Sandwich ELISAs were performed on culture supernatants as per the manufacturer’s instructions for IFNγ, IL-12, IL-17A, TNF, Granzyme B (Biolegend) and IL-18 (Life Technologies).

2.6. Statistical Analysis

Statistical analysis was performed with SPSS Statistics 24 (IBM, New York, NY, USA) software. Friedman two-way ANOVA on groups was followed by pairwise Wilcoxon signed-rank post-tests. For direct comparisons of DC single cultures to cocultures in which DCs were generated from single donors and cocultured with MAIT cells from up to four separate donors, or comparisons of THP-1 cell single co-cultures to cocultures with MAIT cells from multiple donors, forward fill imputation was used to correctly match each DC or THP-1 value to each paired coculture value. In all situations, p ≤ 0.05 was considered significant.

3. Results

3.1. Human Blood-Derived MAIT Cells Are Activated in Co-Culture with S. aureus-Infected DCs

To establish if blood-derived MAIT cells could respond directly to S. aureus, MAIT cells were expanded in vitro from PBMCs. MR1 tetramer-positive cells were confirmed to be predominantly CD8+CD4-, with a smaller population of CD8-CD4- cells and even fewer CD4+ cells (Figure S1A); these frequencies match those typically seen in MAIT cells isolated from the bloodstream [55], confirming that the process of in vitro expansion does not alter this population breakdown. All cells were CD161+, and a majority were CD161hi (Figure S1C), suggestive of a largely mature cell population, again redolent of circulating MAIT cells [55].
DCs were infected with a panel of S. aureus isolates, in addition to the gram negative bacterium E. coli, a known activator of human MAIT cells [36]. Following 3 h infection, extracellular bacteria were eliminated from all cultures by gentamicin treatment, and MAIT cells were added for a further 24 h, after which cell culture supernatants were collected and cytokine secretion analysed by ELISA. Additionally, MAIT cells were directly exposed to live bacteria for 3 h, followed by gentamicin treatment, and supernatants collected 24 h post bacterial exposure. All cells were treated with Brefeldin A (BFA) for the final 4 h of culture, and subsequently cell populations analysed by flow cytometry.
Direct exposure of MAIT cells to S. aureus did not result in expression of Granzyme B or IFNγ (Figure 1). By contrast, at 24 h MAIT cells had significantly upregulated CD69 (Figure 1A) and were producing high levels of both Granzyme B (Figure 1C) and IFNγ (Figure 1E,G) following co-culture with DCs infected with all S. aureus strains. Cytokine levels were comparable to those induced by E. coli-infected DCs. IL-17A was undetectable in all culture conditions tested, while TNF production in response to S. aureus-infected DCs was substantial in the co-cultures (Figure S2). MAIT cells also demonstrated significantly elevated expression of the degranulation marker CD107a (Figure 1H) and secretion of Granzyme B into culture media (Figure 1I) following co-culture with S. aureus or E.coli-infected DCs, suggesting a rapid adoption of a cytotoxic phenotype alongside the IFNγ response. In spite of high Granzyme expression, DC viability was not reduced in the co-cultures at 24 h (Figure S3).
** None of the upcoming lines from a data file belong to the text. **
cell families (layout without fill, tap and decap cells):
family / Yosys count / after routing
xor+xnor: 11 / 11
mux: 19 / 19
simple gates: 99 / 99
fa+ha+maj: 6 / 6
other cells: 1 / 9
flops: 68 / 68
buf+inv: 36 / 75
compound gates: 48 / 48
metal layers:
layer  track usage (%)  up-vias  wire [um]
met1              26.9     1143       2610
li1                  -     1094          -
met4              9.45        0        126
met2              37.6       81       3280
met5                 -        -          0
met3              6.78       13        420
3.2. Activation of MAIT Cells by S. aureus-Infected DCs Is Enhanced by DC Production of IL-12

IL-12 is a key mediator of T cell activation, including MAIT cells, particularly for the secretion of IFNγ and cytotoxic mediators [56,57,58]. To establish the role of IL-12 in activating MAIT cells in response to S. aureus infection, DCs were infected with selected strains of S. aureus or E. coli for 3 h and, following elimination of bacteria by gentamicin treatment, resuspended in media supplemented with IL-12-neutralising Abs, and co-cultured with MAIT cells for 24 h. CD69 expression by MAIT cells was unaffected by IL-12 neutralisation (Figure 2A), but Granzyme B (Figure 2B) and IFNγ (Figure 2C) expression were significantly decreased when measured by flow cytometry. However, analysis of total culture supernatants revealed that actual levels of secreted IFNγ were less affected by IL-12 neutralisation (Figure 2D). The results indicate that IL-12 plays a significant but not exclusive role in the activation of MAIT cells in response to S. aureus-infected DCs. IL-12 neutralisation had no effect on E. coli-induced activation of MAIT cells which is consistent with previously published work [59]. Significant levels of IL-12 are produced by DCs following exposure to S. aureus (Figure S4A), but IL-18 is absent in DC cultures (Figure S4B); so unsurprisingly, IL-18-neutralising Abs had no effect on MAIT cell activation in this assay (Figure S4C).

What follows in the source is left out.